_Task input_:
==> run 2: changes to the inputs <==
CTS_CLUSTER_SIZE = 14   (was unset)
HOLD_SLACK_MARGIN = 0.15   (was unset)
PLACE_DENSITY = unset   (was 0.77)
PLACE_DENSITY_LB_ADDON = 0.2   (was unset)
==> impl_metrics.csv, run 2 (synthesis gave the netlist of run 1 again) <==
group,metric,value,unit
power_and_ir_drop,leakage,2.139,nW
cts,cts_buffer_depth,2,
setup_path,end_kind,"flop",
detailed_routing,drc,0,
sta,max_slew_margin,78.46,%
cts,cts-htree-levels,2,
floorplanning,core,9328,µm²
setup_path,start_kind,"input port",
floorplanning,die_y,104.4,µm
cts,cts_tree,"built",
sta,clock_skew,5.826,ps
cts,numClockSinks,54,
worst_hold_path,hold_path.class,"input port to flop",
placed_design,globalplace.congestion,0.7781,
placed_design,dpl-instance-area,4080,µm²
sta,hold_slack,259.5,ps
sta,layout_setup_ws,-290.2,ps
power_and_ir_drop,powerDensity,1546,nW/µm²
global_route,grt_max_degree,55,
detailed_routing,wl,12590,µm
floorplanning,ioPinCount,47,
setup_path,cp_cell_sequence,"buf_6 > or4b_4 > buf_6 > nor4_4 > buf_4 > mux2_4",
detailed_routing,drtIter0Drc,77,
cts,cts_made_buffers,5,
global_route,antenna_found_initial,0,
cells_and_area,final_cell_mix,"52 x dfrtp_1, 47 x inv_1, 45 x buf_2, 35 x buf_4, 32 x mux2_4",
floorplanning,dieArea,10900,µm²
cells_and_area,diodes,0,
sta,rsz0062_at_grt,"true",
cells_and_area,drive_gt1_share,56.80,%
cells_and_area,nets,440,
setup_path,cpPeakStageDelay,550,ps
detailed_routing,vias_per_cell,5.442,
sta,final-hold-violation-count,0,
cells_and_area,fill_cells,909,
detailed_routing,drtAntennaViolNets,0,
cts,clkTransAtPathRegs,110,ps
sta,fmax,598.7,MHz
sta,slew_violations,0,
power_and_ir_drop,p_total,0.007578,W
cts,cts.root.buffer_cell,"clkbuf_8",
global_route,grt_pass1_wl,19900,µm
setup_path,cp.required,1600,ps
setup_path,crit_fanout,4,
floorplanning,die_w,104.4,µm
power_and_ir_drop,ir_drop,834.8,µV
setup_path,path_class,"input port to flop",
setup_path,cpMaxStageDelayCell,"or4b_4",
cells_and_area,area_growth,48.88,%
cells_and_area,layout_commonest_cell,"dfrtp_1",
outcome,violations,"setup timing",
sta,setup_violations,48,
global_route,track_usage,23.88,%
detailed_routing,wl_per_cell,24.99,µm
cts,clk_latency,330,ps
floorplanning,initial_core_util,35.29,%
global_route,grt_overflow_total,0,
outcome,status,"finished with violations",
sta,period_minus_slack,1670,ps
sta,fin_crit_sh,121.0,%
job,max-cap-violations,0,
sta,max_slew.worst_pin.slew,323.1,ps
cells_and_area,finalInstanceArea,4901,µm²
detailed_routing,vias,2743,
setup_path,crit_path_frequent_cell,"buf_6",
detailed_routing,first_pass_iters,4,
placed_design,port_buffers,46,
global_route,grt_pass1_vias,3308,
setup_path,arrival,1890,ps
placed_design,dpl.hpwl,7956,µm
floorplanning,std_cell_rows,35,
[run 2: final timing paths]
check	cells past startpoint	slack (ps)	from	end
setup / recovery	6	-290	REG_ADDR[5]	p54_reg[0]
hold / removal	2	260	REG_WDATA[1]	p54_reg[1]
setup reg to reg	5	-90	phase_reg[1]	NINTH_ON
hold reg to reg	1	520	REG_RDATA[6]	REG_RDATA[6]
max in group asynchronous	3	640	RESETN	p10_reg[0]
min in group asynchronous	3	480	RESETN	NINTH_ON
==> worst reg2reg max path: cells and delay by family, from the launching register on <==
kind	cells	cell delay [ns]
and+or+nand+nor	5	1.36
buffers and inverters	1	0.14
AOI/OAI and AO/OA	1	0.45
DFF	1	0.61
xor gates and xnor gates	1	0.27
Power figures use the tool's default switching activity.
<file path="src/shared/flrwl_cfg.svh">
// Constants for the flash row write latch block
// Assumes inclusion by the package and by the design modules
`ifndef FLRWL_CFG_SVH
`define FLRWL_CFG_SVH

// Latch array shape
`define FLRWL_LATCH_NUM 16
`define FLRWL_WORD_W 14
`define FLRWL_IDX_W 4

// Address split
`define FLRWL_ADDR_W 15
`define FLRWL_ROW_W 10
`define FLRWL_ROW_LSB 5

// Blank word value
`define FLRWL_BLANK 14'h3fff

// Unlock byte pattern
`define FLRWL_UNLOCK_A 8'h55
`define FLRWL_UNLOCK_B 8'haa

// Forced no-op count after the start bit
`define FLRWL_NOP_CYCLES 2

`endif

</file>
<file path="src/shared/flrwl_pkg.sv">
// Types of the flash row write latch block
// Assumes the constants header is on the include path
`default_nettype none
`include "flrwl_cfg.svh"

package flrwl_pkg;

    typedef enum logic [1:0] {
        FLRWL_UL_IDLE  = 2'b00,
        FLRWL_UL_GOT_A = 2'b01,
        FLRWL_UL_ARMED = 2'b10
    } flrwl_unlock_e;

    typedef enum logic [1:0] {
        FLRWL_SQ_IDLE = 2'b00,
        FLRWL_SQ_NOP1 = 2'b01,
        FLRWL_SQ_NOP2 = 2'b10,
        FLRWL_SQ_WAIT = 2'b11
    } flrwl_seq_e;

    typedef enum logic [1:0] {
        FLRWL_OP_NONE  = 2'b00,
        FLRWL_OP_PROG  = 2'b01,
        FLRWL_OP_ERASE = 2'b10
    } flrwl_op_e;

    typedef struct packed {
        logic [6:0] addr_high;
        logic [7:0] addr_low;
    } flrwl_addr_s;

    typedef struct packed {
        logic [7:0] data_high;
        logic [7:0] data_low;
    } flrwl_data_s;

    typedef struct packed {
        flrwl_op_e op;
        logic cfg;
        logic [`FLRWL_ROW_W-1:0] row;
    } flrwl_flash_req_s;

endpackage
`default_nettype wire

</file>
<file path="src/hdl/flrwl_top.sv">
// Flash row write latch sequencer: unlock, latch load, commit, erase
// Assumes one CPU instruction per clock and a flash macro that
// answers each request with a one-cycle done pulse
//
// Behaviour
// A program operation never erases first; it writes onto blank words
// Erase works on a whole row, never on one word
// Sixteen write latches; one to sixteen loads per commit
// Row from upper ten address bits; latch from low bits
// Latch index wraps inside the row, never into the next row
// All latches return to 3FFFh when any operation completes
// Latches left unloaded stay blank through a commit
// Latch-only mode: unlock loads one latch, no flash write
// Commit mode: unlock loads the word, then programs the row
// Nothing starts without a complete, uninterrupted unlock
// Software sets write enable and clears config select first
// Software loads address, data, unlock, increments, repeats
// Software keeps interrupts off across the sequences
// Unlock is 55h, 0AAh to unlock port, then start bit
// Two forced no-ops after start, then stall until done
// Latch word is low data byte plus six high bits
// Unlock ignored without write enable; start bit self-clears
`timescale 1ns/1ps
`default_nettype none
`include "flrwl_cfg.svh"

module flrwl_top #(
    parameter int LATCH_NUM = `FLRWL_LATCH_NUM,
    parameter int WORD_W = `FLRWL_WORD_W,
    parameter int IDX_W = `FLRWL_IDX_W
) (
    // Clock and reset
    input wire logic clk_i,
    input wire logic rstn_i,
    // Address and data register pairs
    input wire flrwl_pkg::flrwl_addr_s prog_addr_i,
    input wire flrwl_pkg::flrwl_data_s prog_data_i,
    // Control bits
    input wire logic write_enable_bit_i,
    input wire logic config_space_select_i,
    input wire logic latch_only_mode_i,
    input wire logic erase_select_i,
    // CPU strobes
    input wire logic unlock_wr_i,
    input wire logic [7:0] unlock_data_i,
    input wire logic other_wr_i,
    input wire logic write_start_set_i,
    // CPU status
    output logic write_start_o,
    output logic force_nop_o,
    output logic cpu_stall_o,
    // Flash macro
    output logic flash_req_o,
    output flrwl_pkg::flrwl_flash_req_s flash_cmd_o,
    output logic [LATCH_NUM-1:0][WORD_W-1:0] flash_words_o,
    input wire logic flash_done_i
);

    flrwl_pkg::flrwl_seq_e state_q, state_d;
    flrwl_pkg::flrwl_flash_req_s cmd_q, cmd_d;
    logic busy_q, busy_d;
    logic req_q, req_d;
    logic fire;
    logic load_now;
    logic blank_now;
    logic [IDX_W-1:0] latch_idx;
    logic [WORD_W-1:0] latch_word;
    logic [`FLRWL_ROW_W-1:0] row_sel;

    // Row part of the address pair
    function automatic logic [`FLRWL_ROW_W-1:0] row_of(
        input flrwl_pkg::flrwl_addr_s a
    );
        logic [`FLRWL_ADDR_W-1:0] flat;
        flat = {a.addr_high, a.addr_low};
        row_of = flat[`FLRWL_ADDR_W-1:`FLRWL_ROW_LSB];
    endfunction

    // Latch part of the address pair
    function automatic logic [IDX_W-1:0] idx_of(
        input flrwl_pkg::flrwl_addr_s a
    );
        idx_of = a.addr_low[IDX_W-1:0];
    endfunction

    // Latch word from the data pair
    function automatic logic [WORD_W-1:0] word_of(
        input flrwl_pkg::flrwl_data_s d
    );
        word_of = {d.data_high[WORD_W-9:0], d.data_low};
    endfunction

    // Sequence detector
    flrwl_unlock u_unlock (
        .clk_i(clk_i),
        .rstn_i(rstn_i),
        .unlock_wr_i(unlock_wr_i),
        .unlock_data_i(unlock_data_i),
        .other_wr_i(other_wr_i),
        .start_i(write_start_set_i && !busy_q),
        .write_enable_bit_i(write_enable_bit_i),
        .fire_o(fire)
    );

    // Address split
    // Index cannot leave the row
    assign row_sel = row_of(prog_addr_i);
    assign latch_idx = idx_of(prog_addr_i);
    // Word forming
    assign latch_word = word_of(prog_data_i);

    // Latch load on unlock
    // Commit also loads first
    assign load_now = fire && !erase_select_i;
    // Blank on completion
    assign blank_now = req_q && flash_done_i;

    // Sixteen latches
    flrwl_latches #(
        .LATCH_NUM(LATCH_NUM),
        .WORD_W(WORD_W),
        .IDX_W(IDX_W)
    ) u_latches (
        .clk_i(clk_i),
        .rstn_i(rstn_i),
        .load_i(load_now),
        .idx_i(latch_idx),
        .word_i(latch_word),
        .blank_i(blank_now),
        .words_o(flash_words_o)
    );

    always_comb begin
        state_d = state_q;
        cmd_d = cmd_q;
        busy_d = busy_q;
        req_d = req_q;
        case (state_q)
            flrwl_pkg::FLRWL_SQ_IDLE: begin
                // Only a full unlock starts
                if (fire) begin
                    busy_d = 1'b1;
                    state_d = flrwl_pkg::FLRWL_SQ_NOP1;
                    cmd_d.row = row_sel;
                    cmd_d.cfg = config_space_select_i;
                    // Program never erases
                    // Erase is row-wide
                    if (erase_select_i) begin
                        cmd_d.op = flrwl_pkg::FLRWL_OP_ERASE;
                    end else if (latch_only_mode_i) begin
                        cmd_d.op = flrwl_pkg::FLRWL_OP_NONE;
                    end else begin
                        cmd_d.op = flrwl_pkg::FLRWL_OP_PROG;
                    end
                end
            end
            flrwl_pkg::FLRWL_SQ_NOP1: begin
                state_d = flrwl_pkg::FLRWL_SQ_NOP2;
            end
            flrwl_pkg::FLRWL_SQ_NOP2: begin
                // Start bit clears after load
                if (cmd_q.op == flrwl_pkg::FLRWL_OP_NONE) begin
                    busy_d = 1'b0;
                    state_d = flrwl_pkg::FLRWL_SQ_IDLE;
                end else begin
                    req_d = 1'b1;
                    state_d = flrwl_pkg::FLRWL_SQ_WAIT;
                end
            end
            flrwl_pkg::FLRWL_SQ_WAIT: begin
                // Stall until done
                if (flash_done_i) begin
                    req_d = 1'b0;
                    busy_d = 1'b0;
                    state_d = flrwl_pkg::FLRWL_SQ_IDLE;
                end
            end
            default: begin
                state_d = flrwl_pkg::FLRWL_SQ_IDLE;
                busy_d = 1'b0;
                req_d = 1'b0;
            end
        endcase
    end

    always_ff @(posedge clk_i or negedge rstn_i) begin
        if (!rstn_i) begin
            state_q <= flrwl_pkg::FLRWL_SQ_IDLE;
            cmd_q <= '0;
            busy_q <= 1'b0;
            req_q <= 1'b0;
        end else begin
            state_q <= state_d;
            cmd_q <= cmd_d;
            busy_q <= busy_d;
            req_q <= req_d;
        end
    end

    // Forced no-ops, then stall
    assign force_nop_o = (state_q == flrwl_pkg::FLRWL_SQ_NOP1) ||
                         (state_q == flrwl_pkg::FLRWL_SQ_NOP2);
    assign cpu_stall_o = (state_q == flrwl_pkg::FLRWL_SQ_WAIT);
    assign write_start_o = busy_q;
    assign flash_req_o = req_q;
    assign flash_cmd_o = cmd_q;

    // Checks

    prog_no_erase_a: assert property (
        @(posedge clk_i) disable iff (!rstn_i)
        (fire && !erase_select_i && !latch_only_mode_i)
            |-> ##3 (flash_req_o &&
                     flash_cmd_o.op == flrwl_pkg::FLRWL_OP_PROG)
    ) else $error("Commit did not issue a plain program");

    erase_keeps_latches_a: assert property (
        @(posedge clk_i) disable iff (!rstn_i)
        (fire && erase_select_i) |=> $stable(flash_words_o)
    ) else $error("Erase start touched a latch");

    row_capture_a: assert property (
        @(posedge clk_i) disable iff (!rstn_i)
        fire |=> flash_cmd_o.row ==
            $past({prog_addr_i.addr_high, prog_addr_i.addr_low[7:5]})
    ) else $error("Row not taken from upper address bits");

    latch_wrap_a: assert property (
        @(posedge clk_i) disable iff (!rstn_i)
        (load_now && latch_idx == {IDX_W{1'b1}}) |=>
            flash_words_o[0] == $past(flash_words_o[0])
    ) else $error("Last latch load spilled into latch zero");

    blank_done_a: assert property (
        @(posedge clk_i) disable iff (!rstn_i)
        (flash_req_o && flash_done_i) |=>
            flash_words_o == {LATCH_NUM{WORD_W'(`FLRWL_BLANK)}}
    ) else $error("Latches not blank after operation");

    latch_load_a: assert property (
        @(posedge clk_i) disable iff (!rstn_i)
        (fire && latch_only_mode_i && !erase_select_i) |=>
            flash_words_o[$past(latch_idx)] == $past(latch_word)
            && !flash_req_o
    ) else $error("Latch-only unlock did not load one latch");

    commit_start_a: assert property (
        @(posedge clk_i) disable iff (!rstn_i)
        (fire && !latch_only_mode_i && !erase_select_i) |=>
            flash_words_o[$past(latch_idx)] == $past(latch_word)
            ##2 flash_req_o
    ) else $error("Commit did not load then program");

    idle_hold_a: assert property (
        @(posedge clk_i) disable iff (!rstn_i)
        (state_q == flrwl_pkg::FLRWL_SQ_IDLE && !fire) |=>
            state_q == flrwl_pkg::FLRWL_SQ_IDLE && $stable(flash_words_o)
    ) else $error("Activity started without unlock");

    nop_pair_a: assert property (
        @(posedge clk_i) disable iff (!rstn_i)
        fire |=> force_nop_o [*2] ##1 !force_nop_o
    ) else $error("Not exactly two forced no-ops");

    stall_hold_a: assert property (
        @(posedge clk_i) disable iff (!rstn_i)
        (cpu_stall_o && !flash_done_i) |=> cpu_stall_o
    ) else $error("Stall dropped before flash done");

    word_form_a: assert property (
        @(posedge clk_i) disable iff (!rstn_i)
        load_now |=> flash_words_o[$past(latch_idx)] ==
            $past({prog_data_i.data_high[5:0], prog_data_i.data_low})
    ) else $error("Latch word badly formed");

    start_clear_a: assert property (
        @(posedge clk_i) disable iff (!rstn_i)
        (fire && latch_only_mode_i && !erase_select_i)
            |=> write_start_o ##1 write_start_o ##1 !write_start_o
    ) else $error("Start bit not cleared after latch load");

    cmd_hold_a: assert property (
        @(posedge clk_i) disable iff (!rstn_i)
        (flash_req_o && !flash_done_i) |=> $stable(flash_cmd_o)
    ) else $error("Flash command changed while requested");

    done_ignore_a: assert property (
        @(posedge clk_i) disable iff (!rstn_i)
        (flash_done_i && !flash_req_o && !load_now) |=>
            $stable(flash_words_o)
    ) else $error("Stray done touched the latches");

    erase_cmd_a: assert property (
        @(posedge clk_i) disable iff (!rstn_i)
        (fire && erase_select_i) |=>
            flash_cmd_o.op == flrwl_pkg::FLRWL_OP_ERASE ##2 flash_req_o
    ) else $error("Erase start did not issue a row erase");

    latch_only_mode_no_req_a: assert property (
        @(posedge clk_i) disable iff (!rstn_i)
        (fire && latch_only_mode_i && !erase_select_i) |=>
            !flash_req_o [*4]
    ) else $error("Latch-only unlock requested a flash write");

    stall_after_nop_a: assert property (
        @(posedge clk_i) disable iff (!rstn_i)
        (fire && !latch_only_mode_i) |-> ##3 (cpu_stall_o && !force_nop_o)
    ) else $error("Stall did not follow the two no-ops");

endmodule
`default_nettype wire

</file>
<file path="src/hdl/flrwl_unlock.sv">
// Unlock sequence detector: 55h, 0AAh, then start bit
// Assumes one CPU access per clock, strobes one cycle wide
`timescale 1ns/1ps
`default_nettype none
`include "flrwl_cfg.svh"

module flrwl_unlock (
    // Clock and reset
    input wire logic clk_i,
    input wire logic rstn_i,
    // CPU accesses
    input wire logic unlock_wr_i,
    input wire logic [7:0] unlock_data_i,
    input wire logic other_wr_i,
    input wire logic start_i,
    input wire logic write_enable_bit_i,
    // Result
    output logic fire_o
);

    flrwl_pkg::flrwl_unlock_e state_q, state_d;
    logic fire_d;

    always_comb begin
        state_d = state_q;
        fire_d = 1'b0;
        // Exact byte order
        // Broken sequence aborts
        if (!write_enable_bit_i || other_wr_i) begin
            state_d = flrwl_pkg::FLRWL_UL_IDLE;
        end else if (unlock_wr_i) begin
            if (unlock_data_i == `FLRWL_UNLOCK_A) begin
                state_d = flrwl_pkg::FLRWL_UL_GOT_A;
            end else if (unlock_data_i == `FLRWL_UNLOCK_B &&
                         state_q == flrwl_pkg::FLRWL_UL_GOT_A) begin
                state_d = flrwl_pkg::FLRWL_UL_ARMED;
            end else begin
                state_d = flrwl_pkg::FLRWL_UL_IDLE;
            end
        end else if (start_i) begin
            // Ignored without write enable
            fire_d = (state_q == flrwl_pkg::FLRWL_UL_ARMED);
            state_d = flrwl_pkg::FLRWL_UL_IDLE;
        end
    end

    always_ff @(posedge clk_i or negedge rstn_i) begin
        if (!rstn_i) begin
            state_q <= flrwl_pkg::FLRWL_UL_IDLE;
        end else begin
            state_q <= state_d;
        end
    end

    assign fire_o = fire_d;

    unlock_order_a: assert property (
        @(posedge clk_i) disable iff (!rstn_i)
        fire_o |-> state_q == flrwl_pkg::FLRWL_UL_ARMED && start_i &&
            !unlock_wr_i && !other_wr_i
    ) else $error("Unlock fired without full byte order");

    unlock_write_enable_bit_a: assert property (
        @(posedge clk_i) disable iff (!rstn_i)
        !write_enable_bit_i |-> !fire_o
    ) else $error("Unlock fired with writes disabled");

endmodule
`default_nettype wire

</file>
<file path="src/hdl/flrwl_latches.sv">
// Row of program memory write latches held in flip-flops
// Assumes load and blank never coincide with a flash operation
`timescale 1ns/1ps
`default_nettype none
`include "flrwl_cfg.svh"

module flrwl_latches #(
    parameter int LATCH_NUM = `FLRWL_LATCH_NUM,
    parameter int WORD_W = `FLRWL_WORD_W,
    parameter int IDX_W = `FLRWL_IDX_W
) (
    // Clock and reset
    input wire logic clk_i,
    input wire logic rstn_i,
    // Load and blank
    input wire logic load_i,
    input wire logic [IDX_W-1:0] idx_i,
    input wire logic [WORD_W-1:0] word_i,
    input wire logic blank_i,
    // Contents
    output logic [LATCH_NUM-1:0][WORD_W-1:0] words_o
);

    localparam int LATCHES_HI = LATCH_NUM - 1;

    logic [LATCHES_HI:0][WORD_W-1:0] words_q, words_d;

    always_comb begin
        // Unloaded latches hold
        words_d = words_q;
        // Blank after every operation
        if (blank_i) begin
            for (int i = 0; i < LATCH_NUM; i++) begin
                words_d[i] = WORD_W'(`FLRWL_BLANK);
            end
        end else if (load_i) begin
            words_d[idx_i] = word_i;
        end
    end

    always_ff @(posedge clk_i or negedge rstn_i) begin
        if (!rstn_i) begin
            words_q <= {LATCH_NUM{WORD_W'(`FLRWL_BLANK)}};
        end else begin
            words_q <= words_d;
        end
    end

    assign words_o = words_q;

    latch_spare_a: assert property (
        @(posedge clk_i) disable iff (!rstn_i)
        (load_i && !blank_i && words_q[0] == WORD_W'(`FLRWL_BLANK)
            && idx_i != '0) |=> words_q[0] == WORD_W'(`FLRWL_BLANK)
    ) else $error("Unloaded latch lost its blank value");

endmodule
`default_nettype wire

</file>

_Problem details_:
Exactly how many lines of the data include the word "asynchronous"? Reply with that number only.

_Response for this exercise_:
2